それぞれの人生で出会った「決定的なクルマ」について綴ったエッセイです。自動車ジャーナリストの西川 淳さんが選んだのは、「フェラーリ365GT4/BB」。人生を変えたクルマの物語をどうぞお楽しみください。

大切な財産の礎

手紙とFAXを頼りに個人輸入したベルリネッタ・ボクサーが繋いでくれた、人と人の縁こそが日々の人生を楽しくする財産と西川 淳は振り返る。

鮮明な記憶として残っている最古のクルマは叔父のセリカ(SA22)だ。大学生だった彼の運転するセリカが幼稚園の門から入ってくる。教室からめざとく見つけた園児のボクは「おじさんのセリカや!」と指差し叫んでいる、誇らしげに……。そんな映像だ。その頃すでにクルマ好きだった。マッチボックスをしゃぶりながら育ったようなものだったから。けれどもミニカーはミニカーでしかない。ホンモノに興味を持ったのはセリカから。助手席から仰ぎ見るレイバンを掛けた叔父の一挙手一投足に憧れた。クルマ好きを決定したという意味でダルマ・セリカの存在は大きい。けれども叔父とのセットでしかなかった。

長じてボクが最初に買ったクルマもまたセリカで二代目XX、今でいうスープラだ。とはいえそれもまた好きで憧れて買ったのではなく、好きなクルマとほんのわずかな共通点を見つけて決心したようなものだった。

共通点は色。二代目XXの前期にはストリート・トーニングという名の赤黒2トーン・カラーがあった。リトラクタブル・ライトのクーペ・ボディで下半分がブラック。その配色が小学生時代から憧れてきたクルマとよく似ていた(と当時は思っていた)からである。

似ていたのはフェラーリの12気筒ミドシップ、ベルリネッタ・ボクサー。

昭和40年生まれ、「スーパーカー・ブーマー世代」のど真ん中で、小学5、6年のときブームが最高潮を迎えた。故郷の奈良にはランボルギーニが多かったが憧れたのはフェラーリ。クラスメートの大方がカウンタック派だったことへの反動かも。はたまたこっちは昨日今日クルマ好きになったわけじゃないという意地か。

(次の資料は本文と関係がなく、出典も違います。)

What follows belongs to an exercise in optimizing a design on an open flow for small area, a short achievable clock period and few clock cycles; a production flow would make more cautious choices.
In this exercise RTL edits were held to simulation tests only and were not proved equivalent to the original.
No activity file was given, so power comes from the tool's default toggle rates.

===== design/flow/design.v =====
`timescale 1ns / 1ps
module pipe_noDataHazards_cpu(clrn,clk,pc,inst,dmem_addr,dmem_wdata,dmem_we,dmem_rdata);
	input clrn,clk;
	output [31:0] pc;
	input [31:0] inst;
	output [31:0] dmem_addr,dmem_wdata;
	output dmem_we;
	input [31:0] dmem_rdata;
	reg [31:2] pcr;             
	reg pend;                   
	reg [31:2] ptgt;            
	reg id_v;                   
	reg [31:0] ir;              
	reg ex_we, ex_ld, ex_st, ex_beq, ex_bne, ex_j;
	reg [4:0] ex_wn;
	reg [31:0] ex_an;           
	reg [31:0] ex_b;            
	reg [31:0] ex_cn;           
	reg [4:0] ex_sa;
	reg ex_fa_r, ex_fa_s, ex_fa_o;   
	reg ex_fb_r, ex_fb_s, ex_fb_o;   
	reg ex_fc_r, ex_fc_s, ex_fc_o;   
	reg ex_add, ex_and, ex_or, ex_xor, ex_sh, ex_shl, ex_shr, ex_ari;
	reg m_we, m_ld, m_st, m_add;
	reg [4:0] m_wn;
	reg [31:0] m_sum;           
	reg [31:0] m_oth;           
	reg [31:0] m_sd;
	wire stall;
	assign pc = {pcr, 2'b00};
	wire [31:2] pc_inc = pcr + 30'd1;
	always @(posedge clk or negedge clrn)
		if (!clrn) pcr <= 30'd0;
		else if (!stall) pcr <= pend ? ptgt : pc_inc;
	always @(posedge clk or negedge clrn)
		if (!clrn) id_v <= 1'b0;
		else if (!stall) id_v <= 1'b1;
	always @(posedge clk)
		if (!stall) ir <= inst;
	wire [11:0] op12 = ir[31:20];
	wire [5:0]  op6  = ir[31:26];
	wire [4:0]  rs = ir[9:5], rt = ir[4:0], rd = ir[14:10];
	wire [15:0] imm = ir[25:10];
	wire d_add  = op12 == 12'h001;
	wire d_and  = op12 == 12'h041;
	wire d_or   = op12 == 12'h042;
	wire d_xor  = op12 == 12'h044;
	wire d_sra  = op12 == 12'h081;
	wire d_srl  = op12 == 12'h082;
	wire d_sll  = op12 == 12'h083;
	wire d_addi = op6 == 6'b000101;
	wire d_andi = op6 == 6'b001001;
	wire d_ori  = op6 == 6'b001010;
	wire d_xori = op6 == 6'b001100;
	wire d_ld   = op6 == 6'b001101;
	wire d_st   = op6 == 6'b001110;
	wire d_beq  = op6 == 6'b001111;
	wire d_bne  = op6 == 6'b010000;
	wire d_j    = op6 == 6'b010010;
	wire d_rr   = d_add | d_and | d_or | d_xor;
	wire d_shf  = d_sra | d_srl | d_sll;
	wire d_imm  = d_addi | d_andi | d_ori | d_xori | d_ld;
	wire d_bb   = d_beq | d_bne;
	wire use_rs = d_rr | d_imm | d_st | d_bb;
	wire use_rt = d_rr | d_shf | d_st | d_bb;
	wire [4:0] wn = (d_rr | d_shf) ? rd : rt;
	wire d_we   = (d_rr | d_shf | d_imm) & (wn != 5'd0);
	assign stall = ex_ld & ((use_rs & (ex_wn == rs)) | (use_rt & (ex_wn == rt)));
	wire go = id_v & ~stall;
	wire [31:0] wdata = m_ld ? dmem_rdata : m_add ? m_sum : m_oth;
	reg [31:1] rv;
	always @(posedge clk or negedge clrn)
		if (!clrn) rv <= 31'd0;
		else if (m_we) rv <= rv | (31'd1 << (m_wn - 5'd1));
	reg byp_a, byp_b;
	wire [4:0] rs_nx = stall ? rs : inst[9:5];
	wire [4:0] rt_nx = stall ? rt : inst[4:0];
	always @(posedge clk) begin
		byp_a <= ex_we & (ex_wn == rs_nx);
		byp_b <= ex_we & (ex_wn == rt_nx);
	end
	wire [31:0] sel_a, sel_b;
	wire [31:0] qa_n, qb_n;
	assign sel_a[0] = byp_a;
	assign sel_b[0] = byp_b;
	wire [31:0] rfx [0:31];
	assign rfx[0] = wdata;
	genvar g, b;
	generate
		for (g = 1; g < 32; g = g + 1) begin : R
			reg [31:0] q;
			wire e = m_we & (m_wn == g);
			wire en = ~e;
			wire [31:0] nx;
			for (b = 0; b < 32; b = b + 1) begin : H
				rf_hold h(.e(e), .en(en), .d(wdata[b]), .q(q[b]), .y(nx[b]));
			end
			always @(posedge clk) q <= nx;
			assign rfx[g] = q;
			assign sel_a[g] = (rs == g) & rv[g] & ~byp_a;
			assign sel_b[g] = (rt == g) & rv[g] & ~byp_b;
		end
		for (b = 0; b < 32; b = b + 1) begin : C
			wire [31:0] x;
			for (g = 0; g < 32; g = g + 1) begin : X
				assign x[g] = rfx[g][b];
			end
			rf_read32 ra(.x(x), .s(sel_a), .y(qa_n[b]));
			rf_read32 rb(.x(x), .s(sel_b), .y(qb_n[b]));
		end
	endgenerate
	wire [31:2] btgt = pcr + {{14{imm[15]}}, imm};
	wire [31:2] jtgt = {pcr[31:28], ir[25:0]};
	wire b_imm = d_imm | d_st;
	wire [31:0] immx = {{16{imm[15] & (d_addi | d_ld | d_st)}}, imm};
	wire em_a = ex_we & (ex_wn == rs);
	wire em_b = ex_we & (ex_wn == rt);
	wire ex_isadd = ex_add;
	always @(posedge clk or negedge clrn)
		if (!clrn) begin
			ex_we <= 1'b0; ex_ld <= 1'b0; ex_st <= 1'b0;
			ex_beq <= 1'b0; ex_bne <= 1'b0; ex_j <= 1'b0;
		end else begin
			ex_we  <= go & d_we;
			ex_ld  <= go & d_ld & (wn != 5'd0);
			ex_st  <= go & d_st;
			ex_beq <= go & d_beq;
			ex_bne <= go & d_bne;
			ex_j   <= go & d_j;
		end
	always @(posedge clk)
		if (go & (d_bb | d_j)) ptgt <= d_j ? jtgt : btgt;
	always @(posedge clk) begin
		ex_wn  <= wn;
		ex_an  <= qa_n;
		ex_b   <= b_imm ? immx : ~qb_n;
		ex_cn  <= qb_n;
		ex_sa  <= ir[19:15];
		ex_fa_s <= em_a & ex_isadd;
		ex_fa_o <= em_a & ~ex_isadd;
		ex_fa_r <= ~em_a;
		ex_fb_s <= ~b_imm & em_b & ex_isadd;
		ex_fb_o <= ~b_imm & em_b & ~ex_isadd;
		ex_fb_r <= b_imm | ~em_b;
		ex_fc_s <= em_b & ex_isadd;
		ex_fc_o <= em_b & ~ex_isadd;
		ex_fc_r <= ~em_b;
		ex_add <= d_add | d_addi | d_ld | d_st;
		ex_and <= d_and | d_andi;
		ex_or  <= d_or | d_ori;
		ex_xor <= d_xor | d_xori;
		ex_sh  <= d_shf;
		ex_shl <= d_sll;
		ex_shr <= d_sra | d_srl;
		ex_ari <= d_sra;
	end
	wire [31:0] opa  = ({32{ex_fa_r}} & ~ex_an) | ({32{ex_fa_s}} & m_sum) | ({32{ex_fa_o}} & m_oth);
	wire [31:0] opb  = ({32{ex_fb_r}} & ex_b) | ({32{ex_fb_s}} & m_sum) | ({32{ex_fb_o}} & m_oth);
	wire [31:0] sdat = ({32{ex_fc_r}} & ~ex_cn) | ({32{ex_fc_s}} & m_sum) | ({32{ex_fc_o}} & m_oth);
	wire [31:0] sum = opa + opb;
	wire [4:0] sa = ex_sa;
	wire fill = ex_ari & opb[31];
	function [31:0] shstep;
		input [31:0] x;
		input h, l, r, f;
		input integer n;
		integer j;
		begin
			for (j = 0; j < 32; j = j + 1)
				shstep[j] = (h & x[j]) | (l & ((j >= n) ? x[j-n] : 1'b0))
				          | (r & ((j + n < 32) ? x[j+n] : f));
		end
	endfunction
	wire [31:0] s1 = shstep(opb, ~sa[0], ex_shl & sa[0], ex_shr & sa[0], fill, 1);
	wire [31:0] s2 = shstep(s1,  ~sa[1], ex_shl & sa[1], ex_shr & sa[1], fill, 2);
	wire [31:0] s3 = shstep(s2,  ~sa[2], ex_shl & sa[2], ex_shr & sa[2], fill, 4);
	wire [31:0] s4 = shstep(s3,  ~sa[3], ex_shl & sa[3], ex_shr & sa[3], fill, 8);
	wire [31:0] s5 = shstep(s4,  ~sa[4], ex_shl & sa[4], ex_shr & sa[4], fill, 16);
	wire [31:0] oth = ({32{ex_and}} & (opa & opb)) |
	                  ({32{ex_or}} & (opa | opb)) | ({32{ex_xor}} & (opa ^ opb)) |
	                  ({32{ex_sh}} & s5);
	wire eq = opa == opb;
	wire taken = ex_j | (ex_beq & eq) | (ex_bne & ~eq);
	always @(posedge clk or negedge clrn)
		if (!clrn) pend <= 1'b0;
		else if (taken) pend <= 1'b1;
		else if (!stall) pend <= 1'b0;
	always @(posedge clk or negedge clrn)
		if (!clrn) begin
			m_we <= 1'b0; m_ld <= 1'b0; m_st <= 1'b0;
		end else begin
			m_we <= ex_we; m_ld <= ex_ld; m_st <= ex_st;
		end
	always @(posedge clk) begin
		m_wn  <= ex_wn;
		m_add <= ex_add;
		m_sum <= sum;
		m_oth <= oth;
		m_sd  <= sdat;
	end
	assign dmem_addr  = m_sum;
	assign dmem_wdata = m_sd;
	assign dmem_we    = m_st;
endmodule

スーパーカーの絵をよく描いた。なかでもBBが多かった。当時はカウンタックより美しいと思っていたに違いない。365より512を好んだのはチンスポイラーがあって描きやすかったから。おそらくそんな絵を描きながら少年は心に決めていた。大きくなったらBBを買うぞ、と。

社会人になりバブルも弾けて“夢のまた夢”が“ちょっとした夢”となって急に降りてきた。円高が進み海外での価格が恐ろしく安くなったのだ。FAXと手紙のやりとりでカリフォルニアの有名店からBBを買った。365に決めた。初期型がいいという高尚な話じゃない。約9万ドル(当時は1$=80円台)と安かったからだ。とはいえ29歳には大金で借金してかき集めた。

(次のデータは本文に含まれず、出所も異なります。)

Source: an optimization exercise on an open RTL-to-GDS flow (aim: small area, a short achievable clock period and few clock cycles per item). Production flows keep margins and buffers that such runs may drop. Only simulation tests tie the RTL to the original design; equivalence was not proved.

==> flow/design.v (outline; a module is shown in full before it is edited, if it fits) <==
// module INV: 1570 lines
// module FA: 4 lines
// module FAX: 6 lines
// module XOR2: 3 lines
// module MAJ3: 3 lines
// module HA: 4 lines
module INV #(
    parameter DATA_W    = 32,
    parameter INT_BITS  = 8,
    parameter FRAC_BITS = 24,
    parameter N_ITER    = 3
)(
    input  wire                 clk,
    input  wire                 rstn,
    input  wire                 start,
    input  wire [DATA_W-1:0]    dd,      
    output wire [DATA_W-1:0]    q,       
    output reg                  done
);
  // ...
==> flow/run.sh <==
#!/bin/bash
# synth_recipe.tcl (not shown) runs the flow's synth.tcl, then flattens the netlist and writes it again
# the make line also repeats each setting of config.mk as NAME=value (left out here)
make -C /OpenROAD-flow-scripts/flow DESIGN_CONFIG=/design/flow/config.mk WORK_HOME=/design/flow/orfs CLKGATE_MAP_FILE= SYNTH_SCRIPT=/design/flow/synth_recipe.tcl finish
==> flow/config.mk <==
export PLATFORM = sky130hd
export DESIGN_NAME = INV
export DESIGN_NICKNAME = INV
export VERILOG_FILES = /design/flow/design.v
export SDC_FILE = /design/flow/constraint.sdc
export NUM_CORES = 4
export LEC_CHECK = 0
export ABC_AREA = 1
export CAP_MARGIN = 20
export CORE_MARGIN = 2
export CORE_UTILIZATION = 40
export SETUP_SLACK_MARGIN = 5
export SLEW_MARGIN = 20
export SYNTH_HIERARCHICAL = 1
export SYNTH_MINIMUM_KEEP_SIZE = 0
==> flow/constraint.sdc <==
create_clock -name core_clock -period 12.0 [get_ports {clk}]
set_input_delay 2.4000 -clock core_clock [delete_from_list [all_inputs] [get_ports {clk}]]
set_output_delay 2.4000 -clock core_clock [all_outputs]
set_load 0.01 [all_outputs]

現物確認もせずに個人で中古並行輸入したBBが無事、日本にやってきた。運転席に座りクリーム・イエローのエンブレム越しにオレンジで刻まれた330km/hの速度計を見たときの喜びといったら!けれどもそんな喜びも束の間、引き取って自宅に戻る道中には246号線の渋滞にハマって、岩のように硬く重いクラッチと背後で唸る12気筒エンジン、容赦のない異様な熱気に「えらいもん買うてしもうたかも」と思ったものだった。

案の定、ガレーヂに仕舞い込んだままの時間が年々長くなっていく。クルマ雑誌の編集の仕事が忙しくなったというのもあった。いつしかBBはほとんど走らなくなっていた。

もう一度元気に走らせたい!そう思ったのは会社を辞めてからだった。いっそレストアをと思っている、と旧知の編集者に漏らすと、それをネタに連載しないか、と提案された。これがフリーランサーとして初めての仕事、初めての連載となった。

サラリーマン時代にBBを買い、多くの知己を得た。クルマを媒体に望めばどんな人たちにもアクセスできたのだ。良き理解者に恵まれた。フリーランスになった後もクルマを通じて知った人たちは変わることがなかった。今でも筆者の日々を楽しく支えてくれているのはそうして知り合うことのできた仲間たちだ。

人生を変えたBB。黄と黒の2トーン・カラーの美しい駿馬が“人生の仲間”というこの上なき財産の礎だった。